Context: an optimization exercise on an open-source flow, tuned for small area and a short achievable clock period. The choices shown serve that exercise and are no tape-out recipe.
No functional check of the RTL was part of any run shown here.

==> flow/design.v (outline; a module is shown in full before it is edited, if it fits) <==
// module FullAdd: 10 lines
// module HalfAdd: 9 lines
// module Multiplier_32bit: 1678 lines
module Multiplier_32bit(
    input  logic        clk,
    input  logic        rst,
    input  logic [31:0] in0,   
    input  logic [31:0] in1,   
    output logic        done,
    output logic [63:0] result
);
  // ...
==> flow/run.sh <==
#!/bin/bash
# synth_recipe.tcl (not shown) runs the flow's synth.tcl, then flattens the netlist and writes it again
# the make line also repeats each setting of config.mk as NAME=value (left out here)
make -C /OpenROAD-flow-scripts/flow DESIGN_CONFIG=/design/flow/config.mk WORK_HOME=/design/flow/orfs CLKGATE_MAP_FILE= SYNTH_SCRIPT=/design/flow/synth_recipe.tcl finish
==> flow/config.mk <==
export PLATFORM = sky130hd
export DESIGN_NAME = Multiplier_32bit
export DESIGN_NICKNAME = Multiplier_32bit
export VERILOG_FILES = /design/flow/design.v
export SDC_FILE = /design/flow/constraint.sdc
export NUM_CORES = 4
export LEC_CHECK = 0
export ABC_AREA = 1
export CAP_MARGIN = 20
export CORE_MARGIN = 2
export CORE_UTILIZATION = 40
export PLACE_DENSITY = 0.6
export SLEW_MARGIN = 20
export SYNTH_HIERARCHICAL = 1
==> flow/constraint.sdc <==
create_clock -name core_clock -period 28.0 [get_ports {clk}]
set_input_delay 5.6000 -clock core_clock [delete_from_list [all_inputs] [get_ports {clk}]]
set_output_delay 5.6000 -clock core_clock [all_outputs]
set_load 0.01 [all_outputs]
==> metrics.cfg, run 1 <==
[place]
dpl_cell_area_um2 = 31700
port-buffer-count = 130

[yosys]
synth_top_family_by_area = adder cells
yosysTopAreaCell = fa_1
synthAdderAreaFrac_pct = 33.5

[timing]
skew_ns = 0.0402
setup_viol = 0

[worst_setup_path]
crit_buf_inv = 1
crit_arrival_ns = 1.40
reg2reg_depth = 11
crit_family = buffers and inverters

[global_routing]
top_usage_layer = met2
grt_use_met2_pct = 40.9

[min_path]
hold_end = done_q[2]$_DFF_PN0_

[die]
tap_cells = 959
num_io_pins = 131

[cts]
cts_repair_resize_count = 0
postCtsSetupBuffers = 0

[finish]
finalNonFillerCells = 4422
reg_top3 = p_q (64), ra_q (63), rb_q (62)
clkbuf_count = 41

[routing]
wl_met2_um = 44900
finalWirelength_um = 105000

[outcome]
status = finished clean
• • • •
▶ **What is required**
Repeat the entries above exactly, beginning at their first line and ending with the line that contains "make -C /OpenROAD-flow-scripts/flow", with nothing added.

▶ **Answer box**
Context: an optimization exercise on an open-source flow, tuned for small area and a short achievable clock period. The choices shown serve that exercise and are no tape-out recipe.
No functional check of the RTL was part of any run shown here.

==> flow/design.v (outline; a module is shown in full before it is edited, if it fits) <==
// module FullAdd: 10 lines
// module HalfAdd: 9 lines
// module Multiplier_32bit: 1678 lines
module Multiplier_32bit(
    input  logic        clk,
    input  logic        rst,
    input  logic [31:0] in0,   
    input  logic [31:0] in1,   
    output logic        done,
    output logic [63:0] result
);
  // ...
==> flow/run.sh <==
#!/bin/bash
# synth_recipe.tcl (not shown) runs the flow's synth.tcl, then flattens the netlist and writes it again
# the make line also repeats each setting of config.mk as NAME=value (left out here)
make -C /OpenROAD-flow-scripts/flow DESIGN_CONFIG=/design/flow/config.mk WORK_HOME=/design/flow/orfs CLKGATE_MAP_FILE= SYNTH_SCRIPT=/design/flow/synth_recipe.tcl finish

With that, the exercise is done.